Molecular Dynamics (MD) simulations were employed to study the interaction of fullerene molecules in biological environments. Initial work considers the interaction of peptides with fullerene, where a fullerene specific antibody and a single-walled carbon nanotube (SWNT) wrapped by a peptide was simulated. Results reveal the interface between peptides and fullerene to be dominated by hydrophobic interactions. Also, pi-stacking interactions were a predominant recognition mode. Electrostatic forces primarily defined the shape of the complex around the fullerene.
Another study involved the interaction of water with SWNT. Unexpectedly, water was observed to partition within the center of nanotubes. Furthermore, the water organizes into a hydrogen-bonded network that is dependent upon nanotube diameter. The phenomenon parallels the function of transmembrane proteins, and consequently, free energy calculations were completed to consider if nanotubes exhibited selective ion partitioning. Indeed, ions specifically favored certain nanotube indices and selectivity was dependent upon nanotube diameter and ion solvation structure.

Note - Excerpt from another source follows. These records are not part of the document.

## config.mk

```make
export PLATFORM = sky130hd
export DESIGN_NAME = dac_2ch_seq
export DESIGN_NICKNAME = d
export VERILOG_FILES = /design/src/rtl/dac_seq_pkg.sv /design/src/rtl/dac_word_fmt.sv /design/src/rtl/dac_2ch_seq.sv
export SDC_FILE = /design/constraint.sdc
export NUM_CORES = 1
export LEC_CHECK = 0
export CELL_PAD_IN_SITES_DETAIL_PLACEMENT = 1
export CELL_PAD_IN_SITES_GLOBAL_PLACEMENT = 2
export CORE_MARGIN = 5
export CORE_UTILIZATION = 35
export DETAILED_ROUTE_END_ITERATION = 7
export PLACE_DENSITY = 0.9
export SLEW_MARGIN = 20
export SYNTH_ARGS = -nofsm -noshare
export SYNTH_HDL_FRONTEND = slang
export SYNTH_SLANG_ARGS = --single-unit
```

## constraint.sdc

```tcl
create_clock -name clk_i -period 5 [get_ports clk_i]
set_clock_uncertainty 0.05 [all_clocks]
set_input_delay 1 -clock clk_i [delete_from_list [all_inputs] [get_ports clk_i]]
set_output_delay 1 -clock clk_i [all_outputs]
set_load 0.02 [all_outputs]
```

## src/rtl/dac_seq_pkg.sv

```systemverilog
// rtl/dac_seq_pkg.sv - shared states, widths and default commands for the DAC sequencer
package dac_seq_pkg;

  localparam int WORD_W  = 16;
  localparam int CMD_W   = 4;
  localparam int FIELD_W = WORD_W - CMD_W;

  localparam logic [CMD_W-1:0] DEF_CMD_A = 4'h3;
  localparam logic [CMD_W-1:0] DEF_CMD_B = 4'hB;

  localparam logic [2:0] S_IDLE = 3'd0;
  localparam logic [2:0] S_SEL  = 3'd1;
  localparam logic [2:0] S_STRB = 3'd2;
  localparam logic [2:0] S_WLO  = 3'd3;
  localparam logic [2:0] S_WHI  = 3'd4;
  localparam logic [2:0] S_LDAC = 3'd5;
  localparam logic [2:0] S_DONE = 3'd6;

  typedef enum logic [2:0] {
    ST_IDLE = S_IDLE,
    ST_SEL  = S_SEL,
    ST_STRB = S_STRB,
    ST_WLO  = S_WLO,
    ST_WHI  = S_WHI,
    ST_LDAC = S_LDAC,
    ST_DONE = S_DONE
  } state_t;

endpackage

```

## src/rtl/dac_word_fmt.sv

```systemverilog
// rtl/dac_word_fmt.sv - combinational formatter building the 16-bit DAC command word
import dac_seq_pkg::*;

module dac_word_fmt #(
  parameter int DATA_W = 12
) (
  input  logic              sel_b,
  input  logic [CMD_W-1:0]  cmd_a,
  input  logic [CMD_W-1:0]  cmd_b,
  input  logic [DATA_W-1:0] data_a,
  input  logic [DATA_W-1:0] data_b,
  output logic [WORD_W-1:0] word
);

  logic [CMD_W-1:0]  cmd;
  logic [DATA_W-1:0] data;

  // pick the channel's command nibble and sample, then pack {cmd, data}
  always_comb begin
    cmd  = sel_b ? cmd_b : cmd_a;
    data = sel_b ? data_b : data_a;
    word = {cmd, FIELD_W'(data)};
  end

endmodule

```

## src/rtl/dac_2ch_seq.sv

```systemverilog
// rtl/dac_2ch_seq.sv - two-channel DAC update sequencer; DAC_SEQ_LDAC_EN adds the LDAC pulse
import dac_seq_pkg::*;

module dac_2ch_seq #(
  parameter int               DATA_W = 12,
  parameter logic [CMD_W-1:0] CMD_A  = DEF_CMD_A,
  parameter logic [CMD_W-1:0] CMD_B  = DEF_CMD_B,
  parameter int               TO_CYC = 4,
  parameter int               LDAC_W = 2
) (
  input  logic              clk_i,
  input  logic              rst_i,
  input  logic              start_i,
  input  logic [1:0]        ch_en_i,
  input  logic [DATA_W-1:0] ch_a_i,
  input  logic [DATA_W-1:0] ch_b_i,
  input  logic              eow_i,
  output logic              strw_o,
  output logic [WORD_W-1:0] word_o,
  output logic              busy_o,
  output logic              done_o,
  output logic              err_o,
  output logic              ldac_n_o
);

  localparam int               CNT_W    = $clog2(TO_CYC + 1);
  localparam logic [CNT_W-1:0] CNT_LAST = CNT_W'(TO_CYC - 1);

  state_t             state, state_n;
  logic [1:0]         pend;
  logic [DATA_W-1:0]  a_q, b_q;
  logic               cur_b;
  logic [CNT_W-1:0]   cnt;
  logic [WORD_W-1:0]  fmt_word;
  logic               accept, load_word, timeout, word_done;

  // channel A has priority, so B is selected only once A is no longer pending
  dac_word_fmt #(.DATA_W(DATA_W)) u_fmt (
    .sel_b  (~pend[0]),
    .cmd_a  (CMD_A),
    .cmd_b  (CMD_B),
    .data_a (a_q),
    .data_b (b_q),
    .word   (fmt_word)
  );

`ifdef DAC_SEQ_LDAC_EN
  localparam int                LCNT_W    = (LDAC_W > 1) ? $clog2(LDAC_W) : 1;
  localparam logic [LCNT_W-1:0] LCNT_LAST = LCNT_W'(LDAC_W - 1);
  logic [LCNT_W-1:0] lcnt;

  // count cycles spent in LDAC to size the load pulse
  always_ff @(posedge clk_i or posedge rst_i) begin
    if (rst_i)                 lcnt <= '0;
    else if (state == ST_LDAC) lcnt <= lcnt + 1'b1;
    else                       lcnt <= '0;
  end

  assign ldac_n_o = (state != ST_LDAC);
`else
  assign ldac_n_o = 1'b0;
`endif

  assign busy_o = (state != ST_IDLE);
  assign done_o = (state == ST_DONE);

  // state register
  always_ff @(posedge clk_i or posedge rst_i) begin
    if (rst_i) state <= ST_IDLE;
    else       state <= state_n;
  end

  // next-state decode and handshake strobes
  always_comb begin
    state_n   = state;
    strw_o    = 1'b0;
    accept    = 1'b0;
    load_word = 1'b0;
    timeout   = 1'b0;
    word_done = 1'b0;
    case (state)
      ST_IDLE: begin
        if (start_i) begin
          accept  = 1'b1;
          state_n = ST_SEL;
        end
      end
      ST_SEL: begin
        if (pend != 2'b00) begin
          load_word = 1'b1;
          state_n   = ST_STRB;
        end else begin
`ifdef DAC_SEQ_LDAC_EN
          state_n = ST_LDAC;
`else
          state_n = ST_DONE;
`endif
        end
      end
      ST_STRB: begin
        if (eow_i) begin
          strw_o  = 1'b1;
          state_n = ST_WLO;
        end
      end
      ST_WLO: begin
        if (!eow_i) begin
          state_n = ST_WHI;
        end else if (cnt == CNT_LAST) begin
          timeout = 1'b1;
          state_n = ST_DONE;
        end
      end
      ST_WHI: begin
        if (eow_i) begin
          word_done = 1'b1;
          state_n   = ST_SEL;
        end
      end
`ifdef DAC_SEQ_LDAC_EN
      ST_LDAC: begin
        if (lcnt == LCNT_LAST) state_n = ST_DONE;
      end
`endif
      ST_DONE: state_n = ST_IDLE;
      default: state_n = ST_IDLE;
    endcase
  end

  // timeout counter: cycles spent in WLO waiting for the writer to go busy
  always_ff @(posedge clk_i or posedge rst_i) begin
    if (rst_i)                                        cnt <= '0;
    else if (state == ST_WLO && state_n == ST_WLO)    cnt <= cnt + 1'b1;
    else                                              cnt <= '0;
  end

  // request latches, pending mask, word register and sticky error
  always_ff @(posedge clk_i or posedge rst_i) begin
    if (rst_i) begin
      pend   <= 2'b00;
      a_q    <= '0;
      b_q    <= '0;
      cur_b  <= 1'b0;
      word_o <= '0;
      err_o  <= 1'b0;
    end else begin
      if (accept) begin
        pend  <= ch_en_i;
        a_q   <= ch_a_i;
        b_q   <= ch_b_i;
        err_o <= 1'b0;
      end
      if (load_word) begin
        word_o <= fmt_word;
        cur_b  <= ~pend[0];
      end
      if (word_done) pend[cur_b] <= 1'b0;
      if (timeout) begin
        pend  <= 2'b00;
        err_o <= 1'b1;
      end
    end
  end

endmodule

```

### Yosys cells after proc, flatten, opt, wreduce, memory -nomap -nowiden

Index checks and enable logic that the tools add are counted.

* register bits: 50
* bits of input ports: 30
* output and inout bits: 21

* $add $sub $neg: 1
* order comparisons: 2
* equality and inequality tests: 7
* multiplexer cells: 27
* bitwise operators: 3
* reductions and logical operators: 6

Operators by type and width (number)
* two-way mux 3 bit: 7
* one-hot mux 3 bit (5 select lines): 1
* two-way mux 1 bit: 13
* == test 3 x 2 -> 1 bit (second input constant): 4
* two-way mux 12 bit: 1
* == test 3 bit (second input constant): 2
* two-way mux 2 bit: 3
* two-way mux 4 bit: 1
* nonzero test 2 bit: 2
* adder 3 x 1 -> 3 bit (second input constant): 1
* == test 3 x 1 -> 1 bit (second input constant): 1
* logical NOT 3 bit: 1
* nonzero test 3 bit: 1
* AND 2 bit: 1
* logical AND 1 bit: 2
* less-than comparator 1 x 2 -> 1 bit (second input constant): 1
* NOT 2 bit: 1
* demux 1 bit (select 1 bit): 1
* greater-or-equal comparator 1 bit (second input constant): 1
* NOT 1 bit: 1

### Longest topological paths before layout

Gate-level depths: netlist (run 1).

* depth in word-level cells: 8
* depth in mapped cells: 5
* depth with buffers taken out: 5

### Modules after synthesis

A second synthesis (run 1) with hierarchy kept.

* cell total of the unflattened synthesis: 159
* area, all modules: 2368.5 um^2

By module, submodules not included
* dac_2ch_seq: times used 1, cells each 141, area an instance 2119.5 um^2, sequential area each 1251.2 um^2
* dac_word_fmt: times used 1, cells each 18, area an instance 249.0 um^2, sequential area each 0.0 um^2

### Worst setup path before layout (run 1)

Ideal clock, no wire load.

* kind: input-to-output
* start point: in eow_i
* end point: out strw_o
* arrival: 1.697 ns
* required time: 3.950 ns
* path slack: 2.253 ns
* stages on the path: 1
* path buffers: 0
* cells stage by stage: nor4bb_1

* cells in the longest elaborated chain, start to end: 2

RTL lines
* from (decl): RTL line dac_2ch_seq.sv:17 `input logic eow_i,`
* two-way mux 1 bit: RTL line dac_2ch_seq.sv:101 `if (eow_i) begin`
* two-way mux 1 bit: RTL line dac_2ch_seq.sv:81 `case (state)`
* to (decl): RTL line dac_2ch_seq.sv:18 `output logic strw_o,`

Every way passes these cells.

### Worst setup path after layout (run 1)

Ends and elaborated chain as after synthesis.

==> results.yml, run 1 <==
status:
  status: "finished, final reports clean"
sta:
  hold_viol: 0
  worst_slew_pin_slew_ps: 806
  setup_violations: 0
  maxSlewViolCount: 0
  fmax_mhz: 283
  setup_tns_ps: 0
  period_needed_ps: 3530
  max_slew_margin_pct: 46.2
  rsz0062_at_grt: "no"
  finalCritPeriodShare_pct: 70.7
setup_path:
  crit_slowest_cell: "clkdlybuf4s50_1"
  cp.required_ps: 3950
  critPathArrivalTime_ps: 2480
  crit_fanout: 5
  critPathLaunchType: "input port"
  crit_buf_inv: 2
  critical_path_class: "in2out"
  cpPeakStageDelay_ps: 670
  cp_top_family: "buffers and inverters"
  path_cells: "clkdlybuf4s50_1 -> nor4bb_1 -> clkdlybuf4s50_1"
  cp-end-kind: "output port"
  cp_common_cell: "clkdlybuf4s50_1"
detailed_routing:
  first_pass_iters: 3
  drtIter0Drc: 32
  vias: 1248
  remaining_drc_errors: 0
  wirelength_um: 4170
  wire_per_inst_um: 15.6
  routed_via_density: 4.67
  ant_nets: 0
die:
  die_h_um: 87.2
  die_area_sq_mm: 0.00761
  rows: 28
  io_pins: 51
  dieWidth_um: 87.2
  start_util_pct: 35.7
  core_area_sq_mm: 0.00585
global_route:
  first_global_vias: 1421
  grt_first_pass_wirelength_um: 7300
  track_usage_pct: 12.6
  grt_max_degree: 48
  grt.overflow.total: 0
  antenna_found_initial: 0
clock_network:
  cts_setup_buffers: 0
  cts_buffers: 5
  clkSlewWorstSetupHoldPaths_ps: 80
  ctsRootBufferMaster: "clkbuf_8"
  cts_num_sinks: 47
  h-tree-depth: 2
  hold_buffers: 0
  clk_path_buf_depth: 2
  clock_latency_ps: 290
  cts_tree: "built"
  cts_resized: 0
cells_and_area:
  areaGrowthSynthToFinish_pct: 27.5
  fin_util_pct: 45.5
  layout-drive-gt1-share_pct: 14.1
  nets: 224
  num_antenna_cells: 0
worst_hold_path:
  hold_path.class: "reg2reg"
placed_design:
  dp_hpwl_um: 2960
  gp_congestion: 0.738
  io_buffers: 48
power:
  p_sw_mw: 0.526
  irDropWorstVdd_uv: 261
  pwr-share-seq_pct: 45.1
  leakage_nw: 1.12
  switching_share_pct: 33.8
  p_int_mw: 1.03
  power_density_mw_per_mm2: 586
  pwr-share-clk_pct: 14.7
  combPwrFrac_pct: 40.2
logic_synthesis:
  syn_area_sq_mm: 0.00209
  synth_top_area_share_pct: 56.4
  synth.area.top_cells: "dfrtp_1 (56%), mux2_1 (18%), mux2_2 (8.1%)"
  post_synth.cell_area_avg_sq_um: 14.1
  synth_cells: 148
  ys_seq_area_share_pct: 56.4
  synth_seq_cells: 47
  yosysTopAreaCell: "dfrtp_1"
  ys_types: 29
  yosysWarnings: 0
job:
  cap_viol_max_count: 0
-- path summary, 6_finish.rpt --
kind	cells past startpoint	slack, ps	endpoint	startpoint
max	3	1470	strw_o	eow_i
min	1	400	cnt[0]$_DFF_PP0_	cnt[0]$_DFF_PP0_
max reg2reg	3	2780	b_q[5]$_DFFE_PP0P_	state[2]$_DFF_PP0_
min reg2reg	1	400	cnt[0]$_DFF_PP0_	cnt[0]$_DFF_PP0_
max in group asynchronous	2	3320	state[1]$_DFF_PP0_	rst_i
min in group asynchronous	2	1100	a_q[11]$_DFFE_PP0P_	rst_i
-- through the flow --
| stage | hold WS (ps) | setup WS (ps) | area (sq um) | power [mW] | std cells |
|---|---|---|---|---|---|
| 3_3_place_gp | 375 | 1490 | 2570 | 1.33 | 260 |
| 6_report | 399 | 1470 | 2660 | 1.56 | 267 |
| 4_1_cts | 409 | 1460 | 2660 | 1.59 | 267 |
| 5_1_grt | 431 | 1400 | 2660 | 1.69 | 267 |
| 3_5_place_dp | 397 | 1470 | 2570 | 1.36 | 260 |
| 2_1_floorplan | 365 | 2250 | 2090 | 1.14 | 149 |
-- final cells by class --
type / count / area [sq um]
clock buffers: 6 / 82.6
clock inverters: 1 / 5.00
fillers: 597 / 3190
inverters: 6 / 23.8
multi-input cells: 83 / 792
flip-flops and latches: 47 / 1180
well taps: 75 / 93.8
repair buffers: 49 / 488
-- worst register-to-register path, stage by stage (launching register included) --
cell     delay [ps]
dfrtp_1         520
nor4b_4         770
buf_4           410
mux2_1          370
-- power groups by stage --
| stage | Sequential (mW) | Clock (mW) | Combinational, mW |
|---|---|---|---|
| 2_1_floorplan | 0.695 | 0 | 0.441 |
| 3_3_place_gp | 0.705 | 0 | 0.627 |
| 3_5_place_dp | 0.714 | 0 | 0.643 |
| 4_1_cts | 0.707 | 0.239 | 0.644 |
| 5_1_grt | 0.737 | 0.258 | 0.690 |
| 6_report | 0.703 | 0.229 | 0.626 |
-- cell usage in the layout, fill, tap and decap left out, drive strengths merged --
cell type and n:
a211oi 2, a21oi 4, and2 1, and3 2
and3b 1, buf 1, clkbuf 6, clkdlybuf4s50 48
clkinv 2, conb 2, dfrtp 47, ha 2
inv 5, mux2 48, mux2i 2, nand2 1
nand4b 1, nor2 4, nor3 4, nor3b 1
nor4b 1, nor4bb 1, o21a 1, o22ai 1
o32ai 1, or2 1, or3 1, or4 1
-- metal layers --
| layer | track usage, % | share of wire (%) | up-vias |
|---|---|---|---|
| met5 | 0 | 0 | - |
| met4 | 4.18 | 1.4 | 0 |
| met3 | 2.93 | 4.6 | 8 |
| met2 | 21.5 | 51 | 23 |
| met1 | 15.8 | 43 | 625 |
| li1 | - | - | 592 |
-- flip-flops by register name, summed over array words and instances, names as in the netlist --
signal,count
state,3
cnt,3
pend,2
word_o,14
b_q,12
a_q,12
err_o,1
-- cells by family after synthesis --
group | count (synthesis) | share of synthesized area [%]
simple gates | 20 | 6.77
mux | 50 | 26.9
buf+inv | 19 | 5.87
other cells | 1 | 0.180
fa+ha+maj | 2 | 1.20
compound gates | 9 | 2.76
flops | 47 | 56.4
-- cells in the mapped netlist --
library cell  instances
o22ai_1               1
nor4b_4               1
and2_1                1
a21oi_1               4
inv_1                 6
buf_2                 2
ha_1                  2
o21a_1                1
nor3b_2               1
mux2i_1               2
nor3_1                4
buf_4                 7
nand2_1               1
and3_1                2
or2_2                 1
dfrtp_1              47
nor4bb_1              1
nor2_1                4
a211oi_1              2
mux2_1               33
conb_1                1
o32ai_1               1
clkbuf_1              1
nand4b_1              1
mux2_2               15
and3b_1               1
or4_1                 1
buf_6                 3
or3_1                 1
No activity file was read; power rests on OpenSTA's default activity.
==> inputs of run 2 (changes only) <==
--- a/config.mk
+++ b/config.mk
@@ -8,9 +8,9 @@
 export CELL_PAD_IN_SITES_DETAIL_PLACEMENT = 1
 export CELL_PAD_IN_SITES_GLOBAL_PLACEMENT = 2
 export CORE_MARGIN = 5
-export CORE_UTILIZATION = 35
+export CORE_UTILIZATION = 33
 export DETAILED_ROUTE_END_ITERATION = 7
-export PLACE_DENSITY = 0.9
+export PLACE_DENSITY = 0.86
 export SLEW_MARGIN = 20
 export SYNTH_ARGS = -nofsm -noshare
 export SYNTH_HDL_FRONTEND = slang
==> constraint.sdc (replaced) <==
create_clock -name clk_i -period 3.6 [get_ports clk_i]
set_clock_uncertainty 0.05 [all_clocks]
set_input_delay 0.72 -clock clk_i [delete_from_list [all_inputs] [get_ports clk_i]]
set_output_delay 0.72 -clock clk_i [all_outputs]
set_load 0.02 [all_outputs]
==> run 2 against run 1 <==
Clock power up 50%. Worst hold slack got worse by 1.7 ps. Combinational power grew 40%. Global-route usage down 1.4 points. Power rose by 41%. Wire length shrank 1.2%. Die area grew 5.4%. Final cell count up 1.1%. Count of clock-buffer cells in the layout grew 1. Setup slack worse by 870 ps. Sequential cell count stayed put. Cell area up 0.71%. Highest routed layer unchanged.
==> results.yml, run 2 (synthesis results as in run 1) <==
die:
  rows: 29
  die_area_sq_mm: 0.00801
  core_area_sq_mm: 0.00624
  dieWidth_um: 89.5
  die_h_um: 89.5
  io_pins: 51
  start_util_pct: 33.4
clock_network:
  cts_tree: "built"
  clk_path_buf_depth: 2
  cts_buffers: 5
  clock_latency_ps: 290
  cts_num_sinks: 47
  h-tree-depth: 2
  hold_buffers: 0
  cts_resized: 0
  ctsRootBufferMaster: "clkbuf_8"
  cts_setup_buffers: 0
  clkSlewWorstSetupHoldPaths_ps: 80
placed_design:
  dp_hpwl_um: 2890
  io_buffers: 48
  gp_congestion: 0.747
  dpl_cell_area_sq_mm: 0.00257
  dp_slack_ps: 597
sta:
  hold_viol: 0
  rsz0062_at_grt: "no"
  finalCritPeriodShare_pct: 83.5
  period_needed_ps: 3000
  setup_violations: 0
  maxSlewViolCount: 0
  setup_slack_ps: 596
  setup_tns_ps: 0
  worst_slew_pin_slew_ps: 799
  max_slew_margin_pct: 46.6
  fmax_mhz: 333
setup_path:
  cp-end-kind: "output port"
  r2r_slack_ps: 1540
  critPathLaunchType: "input port"
  cp_top_family: "buffers and inverters"
  crit_buf_inv: 2
  crit-reg2reg-capture: "word_o[11]$_DFFE_PP0P_"
  crit_fanout: 5
  path_cells: "clkdlybuf4s50_1 -> nor4bb_1 -> clkdlybuf4s50_1"
  cp.required_ps: 2830
  r2r_start: "pend[0]$_DFF_PP0_"
  critPathArrivalTime_ps: 2230
  crit_slowest_cell: "clkdlybuf4s50_1"
  critical_path_class: "in2out"
  cp_common_cell: "clkdlybuf4s50_1"
  r2r.worst_path.cells: 2
  cpPeakStageDelay_ps: 670
cells_and_area:
  areaGrowthSynthToFinish_pct: 28.4
  layout_common_cells: "clkdlybuf4s50_1 (48), dfrtp_1 (47), mux2_1 (33)"
  design_area_sq_mm: 0.00268
  reg_top3: "word_o: 14 flops, a_q: 12 flops, b_q: 12 flops"
  final_common_cell: "clkdlybuf4s50_1"
  num_antenna_cells: 0
  largest_register_ffs: 14
  largest_register: "word_o"
  layout-drive-gt1-share_pct: 14.5
  nets: 224
detailed_routing:
  vias: 1279
  drtIter0Drc: 51
  remaining_drc_errors: 0
  wirelength_um: 4110
  routed_via_density: 4.74
  wire_per_inst_um: 15.2
  ant_nets: 0
  first_pass_iters: 2
global_route:
  grt_first_pass_wirelength_um: 6730
  grt.overflow.total: 0
  track_usage_pct: 11.2
  antenna_found_initial: 0
  grt_max_degree: 48
  first_global_vias: 1354
worst_hold_path:
  min_to: "cnt[0]$_DFF_PP0_"
  hold_path.class: "reg2reg"
  min-delay-start: "cnt[0]$_DFF_PP0_"
  holdPathStages: 1
job:
  cap_viol_max_count: 0
status:
  status: "finished, final reports clean"
power:
  irDropWorstVdd_uv: 330
  power_density_mw_per_mm2: 820
  leakage_nw: 1.12
[run 2: power by group]
part           internal (mW)  leakage [nW]  switching [mW]
registers              0.777         0.566           0.200
logic                  0.507         0.504           0.371
clock network          0.175        0.0505           0.169
[run 2: cell type report]
class	instances	area [sq um]
repair buffers	49	488
multi-input cells	83	792
clock buffers	7	96.3
fillers	644	3560
inverters	6	23.8
flip-flops and latches	47	1180
well taps	77	96.3
clock inverters	1	7.51
[run 2: worst max-delay path by stage]
| stage | start | slack [ps] | to | cells after the start |
|---|---|---|---|---|
| 2_1_floorplan | eow_i | 1410 | strw_o | 1 |
| 3_3_place_gp | eow_i | 660 | strw_o | 3 |
| 4_1_cts | eow_i | 600 | strw_o | 3 |
| 5_1_grt | eow_i | 510 | strw_o | 3 |
| 6_report | eow_i | 600 | strw_o | 3 |
| 3_5_place_dp | eow_i | 600 | strw_o | 3 |
[run 2: worst register-to-register path, cell delays in order, from the launching register on]
cell	delay, ps
dfrtp_1	810
o21a_1	680
mux2_2	410
[run 2: per-layer routing]
layer	part of all wire, %	GRT usage (%)	routed length (um)	vias to the layer above
met3	5.9	3.50	242	5
met4	0.92	2.84	38	0
met5	0	0	0	-
met1	44	14.0	1800	646
met2	50	18.8	2040	30
li1	-	-	-	598
[run 2: per-stage QoR]
step	hold WS, ps	total power [mW]	cells	util [%]
after floorplan	365	1.58	149	-
after CTS	399	2.24	270	42.9
after global placement	378	1.85	262	41.3
final	397	2.20	270	42.9
after detailed placement	388	1.89	262	41.3
after global routing	415	2.35	270	42.9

Much of this thesis analyzes the structure of sodium dodecyl sulfate (SDS) around SWNT. Initial results suggested that nanotubes were encased in a thick micelle that prohibited water from contacting the tube. However, later experimental data suggested a much more dynamic system and therefore new simulation techniques were developed to achieve an improved model. The new methodology was first developed by simulating the aggregation of a random mixture of SDS into micelles of experimentally expected sizes and structures. After successful testing, a random mixture was allowed to aggregate onto a nanotube. The results reveal a random monolayer exists around the tube, but the head groups and water molecules are much closer the tube, which accounts for the more dynamic fluorescence properties observed. Simple geometric modeling and recent fluorescence measurements are also considered to further support the improved model.
Finally, the aggregation of polyethylene oxide (PEO) derived polymers around SWNT was completed. Results reveal a much weaker hydrophobic interaction with the tube and consequently much less of the tube is covered by polymer. The findings correlate well with fluorescence and protein adsorption experiments. The structure of the wrapping polymer is also considered, along with the effect of molecular weight.